I own a boat. I live on the water, on an island that provides access to all that Penobscot Bay has to offer. I know a thing or two about hard work. And in my younger years, before the desk job took over my career, I went to sleep at night with sore arms and an aching back from working on the river.
What’s stopping me from scallop farming? Time. Money. My better-informed colleagues telling me that there’s no way to make a profit. But if I’m honest, it’s more about the guts to start something new, to take a risk with my lobstermen neighbors watching. And probably, justifiably, laughing.
It takes guts to be a woman on the water, in a male-dominated fishery.
It takes guts to be a woman on the water, in a male-dominated fishery. It’s no surprise that women working in the Gulf of Maine are still among the minority. In 2020, the Maine Department of Marine Resources reported that women held 15% of the state’s highly competitive lobster licenses. While still a small percentage, it’s almost twice the number of the 8% of women-owned lobster licenses in 2016.
There is a mystique about women on the water and deserved admiration. Last year’s Boston Globe article featuring then 101-year-old lobsterwoman Virginia Oliver sparked thousands of memes. Maine’s “Lobster Woman” went viral, with people in awe of her Jedi-like abilities.
Virginia’s age was likely the primary reason for the online sensation, but I’d bet her gender played a role.
Last year’s Island Journal cover featured Hilary Walker who lobsters from the F/V Morningstar out of Vinalhaven. It was the first time the annual magazine cover featured a female lobsterman. I helped choose that cover story, and I can report that no other Island Journal cover has generated as many emails, calls, and comments—all in gratitude of putting a woman in the spotlight.

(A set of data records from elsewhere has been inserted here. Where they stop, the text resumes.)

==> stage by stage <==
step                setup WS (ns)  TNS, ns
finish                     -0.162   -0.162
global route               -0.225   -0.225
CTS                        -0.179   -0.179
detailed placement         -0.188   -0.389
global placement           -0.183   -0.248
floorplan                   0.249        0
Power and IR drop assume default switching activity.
===== config.mk =====
export PLATFORM = sky130hd
export DESIGN_NAME = seven_segment
export DESIGN_NICKNAME = seven_segment
export VERILOG_FILES = /design/flow/design.v
export SDC_FILE = /design/flow/constraint.sdc
export NUM_CORES = 4
export LEC_CHECK = 1
export CORE_AREA = 10 10 70 70
export DIE_AREA = 0 0 80 80

===== constraint.sdc =====
current_design seven_segment

set clk_period 1.1
set clk_io_pct 0.2

create_clock -name clk0 -period $clk_period

set non_clock_inputs [all_inputs -no_clocks]
set_input_delay [expr $clk_period * $clk_io_pct] -clock clk0 $non_clock_inputs
set_output_delay [expr $clk_period * $clk_io_pct] -clock clk0 [all_outputs]

===== design.v =====
module seven_segment (
  input x0,
  input x1,
  input x2,
  input x3,
  output a,
  output b,
  output c,
  output d,
  output e,
  output f,
  output g
);
  assign a = x0 | x2 | ~(x1 ^ x3);
  assign b = x0 | ~x1 | ~(x2 ^ x3);
  assign c = x0 | x1 | ~x2 | x3;
  assign d = x0 | (~x1 & x2) | (~x1 & ~x3) | (x1 & ~x2 & x3) | (x2 & ~x3);
  assign e = (x2 & ~x3) | (~x1 & ~x3);
  assign f = x0 | (x1 & ~x2) | (x1 & ~x3) | (~x2 & ~x3);
  assign g = x0 | (x1 & ~x3) | (x1 ^ x2);
 endmodule

===== run.sh =====
#!/bin/bash
# OpenROAD 26Q1-2900-gdf79404cd8, Yosys 0.63+post, stock flow scripts
make -C /OpenROAD-flow-scripts/flow DESIGN_CONFIG=/design/flow/config.mk WORK_HOME=/design/flow/orfs finish

==> flow_metrics.py <==
# Metrics from the implementation run
metrics = {
    "run_status": {
        "status": "complete, but fails checks",
        "failed_checks": "setup timing",
    },
    "worst_setup_path": {
        "critPathKind": "primary input to output pin",
        "critical-path-slowest-cell": "a2111o_1",
        "arrival_ns": 1.13,
        "crit_required_ns": 0.88,
        "max_stage_delay_ns": 0.29,
        "cp-startpoint": "x3",
        "crit_chain": "buf_12, inv_12, ha_4, or2_4, a2111o_1, buf_2",
        "worstPathMaxFanout": 3,
        "worst_setup_path_start_kind": "primary input",
        "end_kind": "output pin",
    },
    "worst_hold_path": {
        "hold_class": "primary input to output pin",
        "whs_path_depth": 4,
        "hp-start": "x3",
    },
    "floorplan": {
        "io_pins": 11,
        "core-area_um2": 3420,
        "die_area_um2": 6400,
        "row_count": 21,
        "die_height_um": 80,
        "fp.dieW_um": 80,
        "initial_core_util_pct": 4.21,
    },
    "power": {
        "ir_drop_mv": 0.0783,
        "power.leakage_nw": 0.186,
        "power_density_nw_per_um2": 310,
    },
    "yosys": {
        "adder_share_pct": 52.2,
        "ys_chip_area_um2": 144,
        "synth_stat.cells": 19,
        "mux_share_pct": 0,
        "syn_area_um2": 144,
        "syn_avg_cell_area_um2": 7.57,
        "compound_area_share_pct": 7.83,
        "simple_gate_share_pct": 32.2,
        "postSynthSeqShare_pct": 0,
        "yosysWarnings": 0,
        "synthXorXnorAreaFrac_pct": 0,
        "ys_types": 8,
        "top_logic_kind": "adder cells",
        "netlist_instances": 19,
    },
    "timing": {
        "period_minus_slack_ns": 1.35,
        "rsz0062_at_grt": "true",
        "slew_headroom_pct": 90.3,
        "fin_ws_ns": -0.248,
        "fmax_mhz": 742,
        "finalHoldViolations": 0,
        "finalMaxSlewViolations": 0,
        "post-route-period-util_pct": 123,
        "tightest_slew_ns": 0.146,
        "holdWs_ns": 0.798,
        "final-setup-viol-count": 6,
    },
    "layout": {
        "area_growth_pct": 231,
        "fin_util_pct": 14.0,
        "seq_area_um2": 0,
        "clock_buffer_count": 0,
        "drive_above_1_share_pct": 74.4,
        "seq_cell_count": 0,
    },
    "global_route": {
        "antenna_found_initial": 0,
        "grt_use_total_pct": 2.12,
        "grt_overflow": 0,
        "grt_pass1_wl_um": 1150,
        "grt_pass1_vias": 221,
        "grt_max_degree": 6,
    },
    "detailed_routing": {
        "ant_nets": 0,
        "remaining_drc_errors": 0,
        "routedWlPerCell_um": 7.76,
        "num_vias": 200,
        "diodes": 0,
        "drt-total-wl_um": 660,
        "detailedRoute.firstIterationViolations": 0,
        "via_per_inst": 2.35,
        "firstDrtPassIters": 1,
    },
    "run": {
        "warning_count": 38,
        "cap_violations": 0,
    },
    "clocking": {
        "postCtsHoldBufs": 0,
    },
    "placed_design": {
        "gp_congestion": 0.802,
        "port-buffer-count": 11,
        "dpl.hpwl_um": 524,
    },
}
## timing repair
item                       4_1_cts  5_1_grt
resized                         51        9
setup buffers                    4        1
setup endpoints to repair        7        6
pin swaps                        4        5
## synthesized netlist by cell type (all sizes together)
cell type / n / area, um2
ha: 6 / 75.1
inv: 3 / 11.3
nand2: 3 / 11.3
nor2: 3 / 11.3
a2111o: 1 / 11.3
nand3b: 1 / 7.51
or2: 1 / 8.76
or4: 1 / 7.51
## cell usage in the layout, fill, tap and decap left out, types with 2 or more instances in the layout
cell	count
buf_12	2
buf_2	3
buf_4	5
buf_6	6
ha_4	4
nand2_1	2
nor2_1	2
## final cells by class
type	count	area, um2
inverter	3	28.8
timing repair buffer	20	195
tap	46	57.6
fill	393	2940
multi-input combinational	16	195
## logic make-up (layout without fill, tap and decap cells)
logic type / Yosys count / count (layout)
AND-OR/OR-AND: 1 / 1
adder cells (fa/ha/maj): 6 / 6
buffers and inverters: 3 / 23
AND/OR/NAND/NOR: 9 / 9
## metal layers
metal	vias to the layer above	GRT usage (%)	share of wire, %
li1	105	-	-
met1	85	3.16	56
met2	10	2.49	26
met3	0	1.48	18
met4	0	0	0
met5	-	0	0
## where the power goes
group,internal [mW],leakage [nW],switching [mW]
clock network,0,0,0
registers,0,0,0
logic,0.0922,0.186,0.0554
## worst paths after layout
path,endpoint,slack (ns)
max,d,-0.25
min,c,0.80
## metrics by stage
stage / setup TNS, ns / instance area [um2] / cells / worst slack [ns] / power (mW)
2_1_floorplan: -0.0193 / 181 / 19 / -0.0193 / 0.0336
3_3_place_gp: -7.00 / 394 / 82 / -1.23 / 0.113
3_5_place_dp: -7.05 / 394 / 82 / -1.23 / 0.114
4_1_cts: -1.34 / 469 / 86 / -0.331 / 0.143
5_1_grt: -1.23 / 477 / 85 / -0.298 / 0.165
6_report: -0.977 / 477 / 85 / -0.248 / 0.148
## critical path, delay by kind of cell
kind | cells | cell delay [ns]
AOI/OAI and AO/OA | 1 | 0.29
and+or+nand+nor | 1 | 0.24
adders and majority gates | 1 | 0.13
buffers and inverters | 3 | 0.24
Power and IR drop assume default switching activity.
===== design.v =====
module Checker
	(
		CLOCK_50,						 
        KEY,
        SW,
		VGA_CLK,   						 
		VGA_HS,							 
		VGA_VS,							 
		VGA_BLANK_N,						 
		VGA_SYNC_N,						 
		VGA_R,   						 
		VGA_G,	 						 
		VGA_B   						 
	);
	input			CLOCK_50;				 
	input   [9:0]   SW;
	input   [3:0]   KEY;
	wire ld_xy, ld_direction, ld_player;	 
	output			VGA_CLK;   				 
	output			VGA_HS;					 
	output			VGA_VS;					 
	output			VGA_BLANK_N;				 
	output			VGA_SYNC_N;				 
	output	[9:0]	VGA_R;   				 
	output	[9:0]	VGA_G;	 				 
	output	[9:0]	VGA_B;   				 
	wire resetn;
	assign resetn = KEY[3];
	wire [2:0] colour;
	wire [7:0] x;
	wire [7:0] y;
	wire writeEn;
	wire [2:0] final_colour;
	wire remove;
	wire continue;
	wire move;
	wire verify, reload;
	vga_adapter VGA(
			.resetn(resetn),
			.clock(CLOCK_50),
			.colour(final_colour),
			.x(x),
			.y(y),
			.plot(writeEn),
			.VGA_R(VGA_R),
			.VGA_G(VGA_G),
			.VGA_B(VGA_B),
			.VGA_HS(VGA_HS),
			.VGA_VS(VGA_VS),
			.VGA_BLANK(VGA_BLANK_N),
			.VGA_SYNC(VGA_SYNC_N),
			.VGA_CLK(VGA_CLK));
		defparam VGA.RESOLUTION = "160x120";
		defparam VGA.MONOCHROME = "FALSE";
		defparam VGA.BITS_PER_COLOUR_CHANNEL = 1;
		defparam VGA.BACKGROUND_IMAGE = "board.mif";
	 datapath d0(.clk(CLOCK_50),
					 .resetn(KEY[0]),
					 .X_COOR(SW[5:3]),
					 .Y_COOR(SW[2:0]),
					 .PLAYER(SW[6]),
					 .DIRECTION(SW[7]),
					 .ld_xy(ld_xy),
					 .ld_direction(ld_direction),
					 .ld_player(ld_player),
					 .writeEn(writeEn),
					 .remove(remove),
					 .move(move),
					 .continue(continue),
					 .OUT_X_COOR(x),
					 .OUT_Y_COOR(y),
					 .OUT_COLOUR(final_colour),
					 .verify(verify),
					 .reload(reload));
	 control c0(.clk(CLOCK_50),
					.resetn(KEY[0]),
					.change1(KEY[1]),
					.ld_xy(ld_xy),
					.ld_direction(ld_direction),
					.ld_player(ld_player),
					.plot(writeEn),
					.remove(remove),
					.continue(continue),
					.move(move),
					.verify(verify),
					.reload(reload));
endmodule
$ cat /design/flow/run.sh
#!/bin/bash
# OpenROAD 26Q1-2900-gdf79404cd8, Yosys 0.63+post, stock flow scripts
make -C /OpenROAD-flow-scripts/flow DESIGN_CONFIG=/design/flow/config.mk WORK_HOME=/design/flow/orfs finish
$ cat /design/flow/config.mk
export PLATFORM = sky130hd
export DESIGN_NAME = movkMake
export DESIGN_NICKNAME = movkMake
export VERILOG_FILES = /design/flow/design.v
export SDC_FILE = /design/flow/constraint.sdc
export NUM_CORES = 4
export LEC_CHECK = 1
export CORE_AREA = 10 10 106 106
export DIE_AREA = 0 0 116 116
$ cat /design/flow/constraint.sdc
current_design movkMake

set clk_period 1.0
set clk_io_pct 0.2

create_clock -name clk0 -period $clk_period

set non_clock_inputs [all_inputs -no_clocks]
set_input_delay [expr $clk_period * $clk_io_pct] -clock clk0 $non_clock_inputs
set_output_delay [expr $clk_period * $clk_io_pct] -clock clk0 [all_outputs]
$ cat /design/flow/design.v
`timescale 1ns/10ps
module movkMake (movk_result, mask2, Dw, movz_result); 
	input logic [63:0] mask2, Dw, movz_result;
	output logic [63:0] movk_result;
	logic [63:0] nmask2, adre;
	genvar i;
	generate 
	for (i = 0; i < 64; i++) begin : eachgates
		not #50 n0 (nmask2[i], mask2[i]);
		and #50 or1 (adre[i], nmask2[i], Dw[i]);
		or #50 or2 (movk_result[i], adre[i], movz_result[i]);
	end
	endgenerate
endmodule
==> flow_summary.toml <==
# physical design summary
[timing]
rsz0062_at_grt = "false"
worst_slew_pin_slew_ps = 131
finalClockPeriodUsage = 0.966
setup_viol = 0
final_hold_viol_count = 0
max_freq_mhz = 1040
finalCriticalPeriod_ps = 966
worst_slack_ps = 34.0
relSlewSlack = 0.913
maxSlewViolCount = 0

[setup_path]
slowest_stage = "dlygate4sd2_1"
worstPathMaxFanout = 1
cp.required_ps = 800
slowest_delay_ps = 230
cp-start-kind = "input port"
worst_ep_arrival_time_ps = 770
crit_type = "input port to output pin"
cp_cell_sequence = "dlygate4sd2_1 > a21o_1 > clkdlybuf4s15_1"
endpoint_kind = "output pin"

[synthesis]
ys_chip_area_um2 = 721
syn_area_um2 = 721
synth_top_cell_by_area = "a21o_1"
synth_cell_type_count = 2
avgSynthCellArea_um2 = 5.63
topCombFamilyByArea = "AND-OR/OR-AND gates"
postSynthSeqShare = 0
ys_sh_mux = 0
synthSimpleGateAreaFrac = 0
netlist_instances = 128
aoi_share = 0.667
synthAdderAreaFrac = 0
synth-xor-area-share = 0
ys_cells = 128
synth.top_cell.area_share = 0.667
yosys_warnings = 0
area_leaders = "a21o_1 67%, inv_1 33%"

[floorplan]
dieHeight_um = 116
die_x_um = 116
io_pins = 256
fp_util = 0.0814
num_rows = 34
core_area_um2 = 8850
chip_area_um2 = 13500

[final_layout]
comb_area_um2 = 480
nClkBuffers = 0
syn2layout_area_growth_pct = 302
layout_top_cells = "188 x dlygate4sd2_1, 64 x a21o_1, 63 x inv_1"
fillerInstances = 1067
seq_cell_count = 0
drive_above_1_share = 0.156
lay_top_count = "dlygate4sd2_1"
final_cell_area_um2 = 2890
regArea_um2 = 0

[place]
gp_congestion = 0.834
placed_area_um2 = 3420
post-place-ws_ps = -562
place_hpwl_mm = 7.64
port_buffers = 256

[pwr]
p_per_area_nw_per_um2 = 286
vdd_drop_max_mv = 0.0927
power.leakage_nw = 1.96

[drt]
vias = 1730
drt_iter0_markers = 18
ant_nets = 0
vias_per_cell = 3.52
wl_per_cell_um = 16.1
drt_pass1_iterations = 3
drc = 0
routed_wl_mm = 7.94
antennaDiodeCount = 0

[grt]
antenna_found_initial = 0
grt_pass1_vias = 1877
grt_pass1_wl_mm = 10.9
grt_max_degree = 2
gr-total-overflow = 0
grt_usage = 0.105

[flow_run]
warning_count = 32
maxCapViolCount = 0

[worst_hold_path]
min_path_type = "input port to output pin"

[status]
status = "complete, no violations"
==> worst max-delay path: cells and delay by family <==
| family | cells | cell delay [ps] |
|---|---|---|
| AOI/OAI and AO/OA | 1 | 170 |
| buffers and inverters | 2 | 400 |
==> per-layer routing <==
metal | up-vias | share of wire | track usage
li1 | 896 | - | -
met1 | 714 | 0.36 | 0.113
met2 | 120 | 0.51 | 0.197
met3 | 0 | 0.13 | 0.0445
met4 | 0 | 0 | 0
met5 | - | 0 | 0
==> cell families (layout without fill, tap and decap cells) <==
family / Yosys count / count (layout)
AND-OR/OR-AND: 64 / 64
buffers and inverters: 64 / 320
==> Yosys cell counts, drive strengths merged <==
library cell,count
inv,64
a21o,64
==> power breakdown <==
| group | switching (mW) | internal, mW |
|---|---|---|
| registers | 0 | 0 |
| clock network | 0 | 0 |
| logic | 0.221 | 0.608 |
==> per-stage QoR <==
| stage | instances | util | hold slack, ps | power, mW | TNS [ps] |
|---|---|---|---|---|---|
| after global placement | 492 | 0.386 | 1340 | 1.26 | -30360 |
| final | 492 | 0.327 | 742 | 0.829 | 0 |
| after floorplan | 128 | - | 441 | 0.141 | 0 |
| after detailed placement | 492 | 0.386 | 1340 | 1.27 | -30480 |
| after CTS | 492 | 0.327 | 747 | 0.855 | 0 |
| after global routing | 492 | 0.327 | 755 | 0.922 | 0 |
==> final timing paths <==
kind	start	to	slack, ps	cells past startpoint
worst min-delay path	movz_result[20]	movk_result[20]	740	3
worst max-delay path	Dw[23]	movk_result[23]	30	3
==> cell type report <==
| cell class | count | area share |
|---|---|---|
| repair buffers | 256 | 0.704 |
| multi-input cells | 64 | 0.166 |
| well taps | 108 | 0.0467 |
| inverters | 64 | 0.0830 |
==> repair_timing <==
item	in CTS	in global routing
pin swaps	59	0
buffers inserted	0	0
setup endpoints to repair	64	2
resized	389	2
hold buffers	0	0
Power figures rest on the tool's default switching activity, not on a simulated workload.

Across the U.S., women own a total of 11.6 million businesses, representing the fastest growing segment of the economy. According to the National Association of Women Business Owners (NAWBO), the share of women-owned businesses has “skyrocketed” from 4.6% in 1972 to 42% in 2019. These women-owned companies employ nearly nine million people and generate $1.7 trillion in sales as of 2017.
Despite this growth, “women face more obstacles than entrepreneurs in general when starting and growing their businesses. Eliminating barriers that thwart the success of women-owned businesses is an economic imperative that can spur innovation and improve productivity, which will create jobs, build wealth and grow the economy,” according to NAWBO.
In Maine, you can search a directory of women-owned businesses thanks to the work of Coastal Enterprises, Inc. (CEI). Its Maine Women’s Business List encourages consumers to shop women-owned businesses to fight gender inequality.
According to CEI’s site and sources, female entrepreneurs are asked less growth-oriented questions by potential funders, offered smaller loans at higher interest rates, and access only 2.3% of venture capital despite owning 42% of all companies in the U.S.
These insights are intended to help policymakers, funders, educators and supporting organizations in creating initiatives to help women start and grow thriving businesses. In the coming months, a team led by women at the Island Institute will be talking to alumnae of our Aquaculture Business Development program and others to determine how we can support their business ventures.
Our new Women on the Water project will combine our technical, financial, and human resources to sustain and expand women-owned aquaculture businesses and encourage others to invest at the juncture of two fast-growing sectors.
And maybe encourage a daydreamer or two.